▶ Recorded information:

===== src/hdl/lpf_pkg.sv =====
// lpf_pkg: shared type for the largest prime factor block
// holds the sequencer state enum; no dependencies
package lpf_pkg;

  typedef enum logic [2:0] {
    ST_IDLE,
    ST_STRIP,
    ST_CHECK,
    ST_DIV,
    ST_EVAL,
    ST_DONE
  } state_t;

endpackage


===== src/hdl/lpf_if.sv =====
// lpf_in_if / lpf_out_if: valid-ready channels of the largest prime factor block
// parameterised on the number width; no package dependencies
interface lpf_in_if #(
  parameter int WIDTH = 31
);
  logic             valid;
  logic             ready;
  logic [WIDTH-1:0] value;

  modport source (output valid, output value, input ready);
  modport sink (input valid, input value, output ready);
endinterface

interface lpf_out_if #(
  parameter int WIDTH = 31
);
  logic             valid;
  logic             ready;
  logic [WIDTH-1:0] largest_factor;

  modport source (output valid, output largest_factor, input ready);
  modport sink (input valid, input largest_factor, output ready);
endinterface


===== src/hdl/largest_prime_factor_top.sv =====
// largest_prime_factor_top: largest prime factor by trial division
// uses lpf_pkg (state enum) and lpf_in_if / lpf_out_if (channels)
//
//   channel    dir   payload                       handshake
//   in_chan    in    value [NUMBER_WIDTH-1:0]      valid/ready, ready only when idle
//   out_chan   out   largest_factor [NUMBER_WIDTH-1:0]  valid/ready, registered
//
// one item at a time through a restoring divider shared by every trial:
// factors of two are stripped first in ST_STRIP, then ST_CHECK tries each
// odd divisor while its square is at most the value, ST_DIV divides bit by
// bit and ST_EVAL divides again by the same divisor after an exact division
// or moves to the next odd divisor; ST_DONE then returns to idle.
// worst case 23169 divisors for 31-bit values.
// rst_n is synchronous and active low; it clears the sequencer and out valid.
// a held result in the output register does not block the next transaction,
// but a finishing item waits in ST_DONE until out_chan.ready takes the old one.
module largest_prime_factor_top #(
  parameter int NUMBER_WIDTH = 31
) (
  input  logic           clk,
  input  logic           rst_n,
  lpf_in_if.sink         in_chan,
  lpf_out_if.source      out_chan
);

  localparam int W     = NUMBER_WIDTH;
  localparam int CNT_W = $clog2(NUMBER_WIDTH);

  lpf_pkg::state_t state_r, state_nxt;

  logic [W-1:0]     n_r, n_nxt;        // value still to factor
  logic [W-1:0]     d_r, d_nxt;        // current odd divisor
  logic [W+1:0]     sq_r, sq_nxt;      // d squared, kept by increments
  logic [W-1:0]     best_r, best_nxt;
  logic [W-1:0]     quo_r, quo_nxt;
  logic [W-1:0]     rem_r, rem_nxt;
  logic [CNT_W-1:0] cnt_r, cnt_nxt;
  logic [W-1:0]     res_r, res_nxt;
  logic             out_valid_r, out_valid_nxt;
  logic [W-1:0]     out_factor_r, out_factor_nxt;

  // divider step
  logic [W:0]   rem_sh;
  logic [W:0]   diff;
  logic         fits;
  logic         sq_le_n;
  logic         out_free;

  assign rem_sh   = {rem_r, quo_r[W-1]};
  assign diff     = rem_sh - {1'b0, d_r};
  assign fits     = !diff[W];
  assign sq_le_n  = (sq_r <= {2'b00, n_r});
  assign out_free = !out_valid_r || out_chan.ready;

  assign in_chan.ready           = (state_r == lpf_pkg::ST_IDLE);
  assign out_chan.valid          = out_valid_r;
  assign out_chan.largest_factor = out_factor_r;

  // next state
  always_comb begin
    state_nxt = state_r;
    case (state_r)
      lpf_pkg::ST_IDLE: begin
        if (in_chan.valid) state_nxt = lpf_pkg::ST_STRIP;
      end
      lpf_pkg::ST_STRIP: begin
        if (!n_r[0] && n_r > W'(1)) state_nxt = lpf_pkg::ST_STRIP;
        else if (n_r == W'(1))      state_nxt = lpf_pkg::ST_DONE;
        else                        state_nxt = lpf_pkg::ST_CHECK;
      end
      lpf_pkg::ST_CHECK: begin
        if (sq_le_n) state_nxt = lpf_pkg::ST_DIV;
        else         state_nxt = lpf_pkg::ST_DONE;
      end
      lpf_pkg::ST_DIV: begin
        if (cnt_r == '0) state_nxt = lpf_pkg::ST_EVAL;
      end
      lpf_pkg::ST_EVAL: begin
        if (rem_r == '0) state_nxt = lpf_pkg::ST_DIV;
        else             state_nxt = lpf_pkg::ST_CHECK;
      end
      lpf_pkg::ST_DONE: begin
        if (out_free) state_nxt = lpf_pkg::ST_IDLE;
      end
      default: state_nxt = lpf_pkg::ST_IDLE;
    endcase
  end

  // datapath and outputs
  always_comb begin
    n_nxt          = n_r;
    d_nxt          = d_r;
    sq_nxt         = sq_r;
    best_nxt       = best_r;
    quo_nxt        = quo_r;
    rem_nxt        = rem_r;
    cnt_nxt        = cnt_r;
    res_nxt        = res_r;
    out_valid_nxt  = out_valid_r;
    out_factor_nxt = out_factor_r;
    if (out_valid_r && out_chan.ready) out_valid_nxt = 1'b0;
    case (state_r)
      lpf_pkg::ST_IDLE: begin
        n_nxt    = in_chan.value;
        d_nxt    = W'(3);
        sq_nxt   = (W+2)'(9);
        best_nxt = '0;
      end
      lpf_pkg::ST_STRIP: begin
        if (!n_r[0] && n_r > W'(1)) n_nxt = n_r >> 1;
        else if (n_r == W'(1))      res_nxt = W'(2);
      end
      lpf_pkg::ST_CHECK: begin
        quo_nxt = n_r;
        rem_nxt = '0;
        cnt_nxt = CNT_W'(W - 1);
        // no divisor left to try: leftover above one is the answer
        if (!sq_le_n) res_nxt = (n_r > W'(1)) ? n_r : best_r;
      end
      lpf_pkg::ST_DIV: begin
        rem_nxt = fits ? diff[W-1:0] : rem_sh[W-1:0];
        quo_nxt = {quo_r[W-2:0], fits};
        cnt_nxt = cnt_r - CNT_W'(1);
      end
      lpf_pkg::ST_EVAL: begin
        if (rem_r == '0) begin
          // divide out again with the same divisor
          best_nxt = d_r;
          n_nxt    = quo_r;
          rem_nxt  = '0;
          cnt_nxt  = CNT_W'(W - 1);
        end else begin
          // (d+2)^2 = d^2 + 4d + 4
          d_nxt  = d_r + W'(2);
          sq_nxt = sq_r + {d_r, 2'b00} + (W+2)'(4);
        end
      end
      lpf_pkg::ST_DONE: begin
        if (out_free) begin
          out_valid_nxt  = 1'b1;
          out_factor_nxt = res_r;
        end
      end
      default: ;
    endcase
  end

  always_ff @(posedge clk) begin
    if (!rst_n) begin
      state_r     <= lpf_pkg::ST_IDLE;
      out_valid_r <= 1'b0;
    end else begin
      state_r     <= state_nxt;
      out_valid_r <= out_valid_nxt;
    end
  end

  always_ff @(posedge clk) begin
    n_r          <= n_nxt;
    d_r          <= d_nxt;
    sq_r         <= sq_nxt;
    best_r       <= best_nxt;
    quo_r        <= quo_nxt;
    rem_r        <= rem_nxt;
    cnt_r        <= cnt_nxt;
    res_r        <= res_nxt;
    out_factor_r <= out_factor_nxt;
  end

  // a trial divisor is always odd and at least three
  a_div_odd: assert property (@(posedge clk) disable iff (!rst_n)
    state_r == lpf_pkg::ST_DIV |-> d_r[0] && d_r >= W'(3))
    else $error("trial divisor not odd or below three");

  // a failed trial moves on to the next odd divisor
  a_next_div: assert property (@(posedge clk) disable iff (!rst_n)
    state_r == lpf_pkg::ST_EVAL && rem_r != '0 |=> d_r == $past(d_r) + W'(2))
    else $error("divisor did not advance by two");

  // an exact division always shrinks the value
  a_shrink: assert property (@(posedge clk) disable iff (!rst_n)
    state_r == lpf_pkg::ST_EVAL && rem_r == '0 |-> quo_r < n_r)
    else $error("exact division did not reduce the value");

  // the answer is zero, two or a prime of at least three, never one
  a_not_one: assert property (@(posedge clk) disable iff (!rst_n)
    out_valid_r |-> out_factor_r != W'(1))
    else $error("result of one delivered");

endmodule


===== src/flat_wrapper.sv =====
// flat-port wrapper written by rule: the top's interface ports become plain ports
module largest_prime_factor_top_flat 
#(
  parameter int NUMBER_WIDTH = 31
)
  (clk, rst_n, in_chan_valid, in_chan_value, in_chan_ready, out_chan_valid, out_chan_largest_factor, out_chan_ready);
  lpf_in_if #(.WIDTH((31))) in_chan_i ();
  lpf_out_if #(.WIDTH((31))) out_chan_i ();
  input  logic clk;
  input  logic rst_n;
  input wire logic [$bits(in_chan_i.valid)-1:0] in_chan_valid;
  input wire logic [$bits(in_chan_i.value)-1:0] in_chan_value;
  output wire logic [$bits(in_chan_i.ready)-1:0] in_chan_ready;
  output wire logic [$bits(out_chan_i.valid)-1:0] out_chan_valid;
  output wire logic [$bits(out_chan_i.largest_factor)-1:0] out_chan_largest_factor;
  input wire logic [$bits(out_chan_i.ready)-1:0] out_chan_ready;
  assign in_chan_i.valid = in_chan_valid;
  assign in_chan_i.value = in_chan_value;
  assign in_chan_ready = in_chan_i.ready;
  assign out_chan_valid = out_chan_i.valid;
  assign out_chan_largest_factor = out_chan_i.largest_factor;
  assign out_chan_i.ready = out_chan_ready;
  largest_prime_factor_top #(.NUMBER_WIDTH(NUMBER_WIDTH)) u_core (.clk(clk), .rst_n(rst_n), .in_chan(in_chan_i), .out_chan(out_chan_i));
endmodule

===== config.mk =====
export PLATFORM = sky130hd
export DESIGN_NAME = largest_prime_factor_top_flat
export DESIGN_NICKNAME = d
export VERILOG_FILES = /design/src/hdl/lpf_pkg.sv /design/src/hdl/lpf_if.sv /design/src/hdl/largest_prime_factor_top.sv /design/src/flat_wrapper.sv
export SDC_FILE = /design/constraint.sdc
export NUM_CORES = 1
export LEC_CHECK = 0
export ABC_AREA = 0
export BUFFER_PORTS_ARGS = -buffer_cell sky130_fd_sc_hd__buf_4
export CAP_MARGIN = 20
export CORE_AREA = 2 2 160 177
export CTS_CLUSTER_DIAMETER = 100
export DETAILED_ROUTE_END_ITERATION = 12
export DIE_AREA = 0 0 162 179
export PLACE_DENSITY = 0.72
export REMOVE_ABC_BUFFERS = 1
export SYNTH_ARGS = -nofsm -noshare
export SYNTH_HDL_FRONTEND = slang
export SYNTH_SLANG_ARGS = --single-unit

===== constraint.sdc =====
create_clock -name clk -period 9.72 [get_ports clk]
set_clock_uncertainty 0.2 [all_clocks]
set_input_delay 0.972 -clock clk [delete_from_list [all_inputs] [get_ports clk]]
set_output_delay 0.972 -clock clk [all_outputs]
set_load 0.05 [all_outputs]

# Yosys cells after proc, flatten, opt, wreduce, memory -nomap -nowiden
# Index checks and enable logic that the tools add are counted.
# totals
register_bits	259
output_inout_bits	33
input_bits	35
# classes
reduce_logical	21
eq_ne	15
magnitude_cmp	2
n_addsub	5
n_mux	31
# op_table
cell	count
$mux W31	10
$pmux W31 S2	4
$pmux W31 S3	2
$pmux W33 S2	1
$add A33 B3 Y33 const B	1
$add A33 B33 Y33	1
$le A33 B31 Y1	1
$mux W33	1
$sub A32 B31 Y32	1
$add A31 B2 Y31 const B	1
$eq A31 B1 Y1 const B	1
$gt A31 B1 Y1 const B	1
$logic_not A31 Y1	1
$mux W3	6
$pmux W3 S6	1
$pmux W5 S3	1
$ne A2 B1 Y1 const B	5
$ne A2 B2 Y1 const B	4
$reduce_and A2 Y1	4
$eq A3 B2 Y1 const B	2
$eq A3 B3 Y1 const B	2
$reduce_and A3 Y1	2
$reduce_bool A2 Y1	3
$reduce_bool A3 Y1	2
other kinds (10)	16

# Longest topological paths before layout
# logic_depth
word_depth	4
ltp_mapped	14
ltp_nobuf	12

# Worst setup path before layout
# OpenSTA, ideal clock, no wires.
# synth_timing
kind	flip-flop to flip-flop
start	reg u_core.state_r[0]
end	reg u_core.d_r[10], enable pin
period_less_slack_ns	4.424
stages_incl_launch_ff	4
t_required_ns	9.022
slack_ns	5.296
path_buffers	1
arrival_ns	3.726
cell_sequence	dfxtp_1 -> clkbuf_1 -> or2_2 -> a21oi_1
# synth_between
elab_chain_len	3
# synth_lines
element	line	source
start, declared	largest_prime_factor_top.sv:29	lpf_pkg::state_t state_r, state_nxt;
start signal, assigned	largest_prime_factor_top.sv:150	state_r <= lpf_pkg::ST_IDLE;
start signal, assigned	largest_prime_factor_top.sv:153	state_r <= state_nxt;
$eq A3 B3 Y1 or $logic_not A3 Y1 (tied branches)	largest_prime_factor_top.sv:102	case (state_r)
$ne A2 B2 Y1 (no source line) or $reduce_bool A2 Y1 (tied branches)	n/a	
$reduce_and A2 Y1 (no source line) (*)	n/a	
end signal, assigned	largest_prime_factor_top.sv:160	d_r <= d_nxt;
end, declared	largest_prime_factor_top.sv:32	logic [W-1:0] d_r, d_nxt;
# Every way passes the cells marked *; elsewhere a longest branch is shown, timed or not.
# A chain may end at the register's enable or synchronous reset.

# Worst setup path in the final report
# layout_timing
start	reg u_core.d_r[1]
end	reg u_core.rem_r[3], data pin
# layout_between
elab_chain_len	3
# layout_lines
element	line	source
$sub A32 B31 Y32	largest_prime_factor_top.sv:50	assign diff = rem_sh - {1'b0, d_r};
$mux W31	largest_prime_factor_top.sv:121	rem_nxt = fits ? diff[W-1:0] : rem_sh[W-1:0];
$pmux W31 S3	largest_prime_factor_top.sv:102	
end signal, assigned	largest_prime_factor_top.sv:164	rem_r <= rem_nxt;
end, declared	largest_prime_factor_top.sv:36	logic [W-1:0] rem_r, rem_nxt;
# No other way between the ends.

==> flow_metrics.py <==
metrics = {
    "synthesis": {
        "synth_top_area_share_pct": 51.2,
        "synthTopCellsByArea": "edfxtp_1, ha_1, nor2_1",
        "ys_seq_area_share_pct": 51.7,
        "synth_edf_count": 251,
        "syn_area_um2": 14700,
        "ys_seq_elements": 255,
        "synthFlopType": "edfxtp_1",
        "yosys_warnings": 0,
        "syn_avg_cell_area_um2": 10.5,
        "yosys.area.top_type": "edfxtp_1",
        "synthCells": 1401,
        "post_synth_num_cell_types": 67,
        "async_flop_share_pct": 0,
    },
    "outcome": {
        "status": "completed",
    },
    "die": {
        "die_h_um": 179,
        "start_util_pct": 53.8,
        "coreArea_um2": 27400,
        "io_pins": 68,
        "row_count": 64,
        "die_w_um": 162,
        "fp.dieArea_um2": 29000,
    },
    "grt": {
        "grt_pass1_vias": 10500,
        "grt_start_max_net_pins": 88,
        "grt_pass1_wl_um": 56000,
        "antenna_found_initial": 0,
        "grt_overflow": 0,
        "grtUsageTotal_pct": 24.4,
    },
    "cts": {
        "clock_path_buffers": 3,
        "clk_latency_ns": 0.54,
        "clk_pin_slew_ns": 0.06,
        "cts.htree.levels": 1,
        "hold_buffers": 0,
        "numCtsBuffers": 28,
        "tritoncts": "built",
        "root_buffer": "clkbuf_16",
        "clock_sinks": 255,
        "post_cts_buffers": 0,
        "ctsResizeCount": 0,
    },
    "worst_hold_path": {
        "min_from": "u_core.res_r[12]$_SDFFCE_PP0P_",
        "hold_depth": 0,
        "hold_end": "u_core.out_chan.largest_factor[12]$_DFFE_PP_",
        "min_path_type": "reg2reg",
    },
    "setup_path": {
        "critPathKind": "reg2reg",
        "critPathLaunchType": "flip-flop",
        "rrSetupSlack_ns": 5.63,
        "crit_fanout": 19,
        "crit_slowest_cell": "or2_1",
        "slowest_delay_ns": 0.74,
        "cp_cell_sequence": "inv_1, ha_1, a211o_1, a211oi_2, nor2_2, o21ai_2, a21boi_4, o311ai_4, or2_1, buf_4, mux2i_1, nor2_1",
        "end_kind": "flip-flop",
        "crit_family": "compound AO/OA/AOI/OAI gates",
        "reg2reg_depth": 12,
        "r2r_start": "u_core.d_r[1]$_SDFFCE_PP1P_",
        "critPathBufInv": 2,
        "required_ns": 9.79,
        "r2r-end": "u_core.rem_r[3]$_SDFFCE_PP0P_",
        "arrival_ns": 4.16,
    },
    "timing": {
        "fin_crit_sh_pct": 42.0,
        "tightest_slew_ns": 0.943,
        "final_max_slew_viol_count": 0,
        "fmax_mhz": 245,
        "tns_ns": 0,
        "slew_headroom_pct": 37.1,
        "setup_viol": 0,
        "hold_ws_ns": 0.220,
        "timing_hold_violations_final": 0,
        "rsz0062_at_grt": "false",
        "period_needed_ns": 4.09,
    },
    "finish": {
        "nets": 1618,
        "area_growth_pct": 12.4,
        "stdcell_count": 1848,
        "final_cell_mix": "edfxtp_1, nor2_1, nand2_1",
        "final_common_cell": "edfxtp_1",
        "num_antenna_cells": 0,
        "layout-drive-gt1-share_pct": 9.70,
        "fillers": 2226,
    },
    "routing": {
        "drc": 0,
        "vias": 10800,
        "via_per_inst": 5.83,
        "drt_iter0_drc": 868,
        "drtAntennaViolNets": 0,
        "routedWlPerCell_um": 19.0,
        "firstDrtPassIters": 7,
        "wl_um": 35100,
    },
    "pwr": {
        "pwr-share-comb_pct": 47.4,
        "power.share.clock_pct": 17.9,
        "power_frac_seq_pct": 34.6,
        "p_int_mw": 3.42,
        "p_sw_mw": 2.41,
        "p_leak_nw": 6.62,
        "p_sw_share_pct": 41.3,
        "p_per_area_nw_per_um2": 352,
        "peakVddDrop_mv": 0.168,
    },
    "place": {
        "gp_congestion": 0.911,
        "hpwl_um": 25300,
        "dpl.cell_count": 1796,
        "port_buffers": 67,
    },
    "run": {
        "drv_cap": 0,
    },
}
[power by group through the flow]
| stage | registers, mW | logic [mW] | clock network [mW] |
|---|---|---|---|
| 2_1_floorplan | 1.95 | 2.06 | 0 |
| 6_report | 2.02 | 2.76 | 1.04 |
| 3_3_place_gp | 2.02 | 2.68 | 0 |
| 4_1_cts | 2.01 | 2.74 | 1.06 |
| 5_1_grt | 2.05 | 3.09 | 1.11 |
| 3_5_place_dp | 2.02 | 2.72 | 0 |
[worst reg2reg max path, stage by stage (launching register included)]
cell and delay [ns]:
edfxtp_1 0.47, inv_1 0.15, ha_1 0.26, a211o_1 0.29
a211oi_2 0.22, nor2_2 0.09, o21ai_2 0.24, a21boi_4 0.12
o311ai_4 0.31, or2_1 0.74, buf_4 0.42, mux2i_1 0.27
nor2_1 0.05
[how the worst max path moves through the flow]
stage	from	endpoint	slack (ns)	depth (start not counted)
global route	u_core.d_r[12]$_SDFFCE_PP0P_	u_core.rem_r[6]$_SDFFCE_PP0P_	5.33	12
floorplan	u_core.state_r[0]$_SDFFE_PN0P_	u_core.best_r[0]$_SDFFCE_PP0P_	4.83	5
detailed placement	u_core.d_r[1]$_SDFFCE_PP1P_	u_core.rem_r[3]$_SDFFCE_PP0P_	5.57	12
finish	u_core.d_r[1]$_SDFFCE_PP1P_	u_core.rem_r[3]$_SDFFCE_PP0P_	5.63	12
CTS	u_core.d_r[1]$_SDFFCE_PP1P_	u_core.rem_r[3]$_SDFFCE_PP0P_	5.59	12
global placement	u_core.d_r[1]$_SDFFCE_PP1P_	u_core.rem_r[1]$_SDFFCE_PP0P_	5.75	12
[cell families after synthesis]
| kind of cell | synth area share, % |
|---|---|
| buf+inv | 3.53 |
| fa+ha+maj | 10.2 |
| simple gates | 14.7 |
| compound gates | 13.5 |
| flops | 51.7 |
| mux | 1.83 |
| xor+xnor | 4.58 |
[synthesized netlist by cell type, types with 20 or more instances]
cell / number
clkbuf_1: 37
xnor2_1: 60
ha_1: 117
o21ai_0: 69
a21o_1: 38
nor2_1: 179
a22oi_1: 30
nand3_1: 25
nand2_1: 145
nor3_1: 30
a21oi_1: 92
nand4_1: 20
mux2i_1: 27
inv_1: 82
edfxtp_1: 251
[registers in the layout, summed over array words and instances (netlist names)]
| register | cells |
|---|---|
| u_core.best_r | 31 |
| u_core.n_r | 31 |
| u_core.out_chan.largest_factor | 31 |
| u_core.quo_r | 31 |
| u_core.rem_r | 31 |
| u_core.res_r | 31 |
| u_core.d_r | 30 |
| u_core.sq_r | 30 |
| u_core.cnt_r | 5 |
| u_core.state_r | 3 |
| u_core.out_chan.valid | 1 |
[routing by layer]
| metal | wire length, um | GRT usage [%] | share of wire [%] |
|---|---|---|---|
| met3 | 2220 | 2.85 | 6.3 |
| met4 | 669 | 5.72 | 1.9 |
| met2 | 17000 | 42.1 | 48 |
| met5 | 0 | 0 | 0 |
| met1 | 15300 | 33.4 | 43 |
[through the flow]
stage / cell area (um^2) / setup WS, ns / utilization [%] / power [mW]
floorplan: 14500 / 4.83 / - / 4.01
global placement: 15600 / 5.75 / 57.1 / 4.70
detailed placement: 15600 / 5.57 / 57.1 / 4.74
CTS: 16500 / 5.59 / 60.4 / 5.81
global route: 16600 / 5.33 / 60.5 / 6.25
finish: 16600 / 5.63 / 60.5 / 5.82
[area by class of cell]
| cell class | instances | area, um^2 | area share, % |
|---|---|---|---|
| clock buffer | 36 | 752 | 4.54 |
| clock inverter | 15 | 153 | 0.922 |
| inverter | 82 | 308 | 1.86 |
| multi-input combinational | 1014 | 6630 | 40.1 |
| sequential | 255 | 7620 | 46.0 |
| tap | 363 | 454 | 2.74 |
| timing repair buffer | 83 | 643 | 3.88 |
No activity file was read; power rests on OpenSTA's default activity.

▶ Your objective:
Wherever the line holding "export SYNTH_ARGS = -nofsm -noshare" falls in the entries above, copy exactly from it through the line holding "set_load 0.05 [all_outputs]", inclusive, and add nothing.

▶ Solution to this task:
export SYNTH_ARGS = -nofsm -noshare
export SYNTH_HDL_FRONTEND = slang
export SYNTH_SLANG_ARGS = --single-unit

===== constraint.sdc =====
create_clock -name clk -period 9.72 [get_ports clk]
set_clock_uncertainty 0.2 [all_clocks]
set_input_delay 0.972 -clock clk [delete_from_list [all_inputs] [get_ports clk]]
set_output_delay 0.972 -clock clk [all_outputs]
set_load 0.05 [all_outputs]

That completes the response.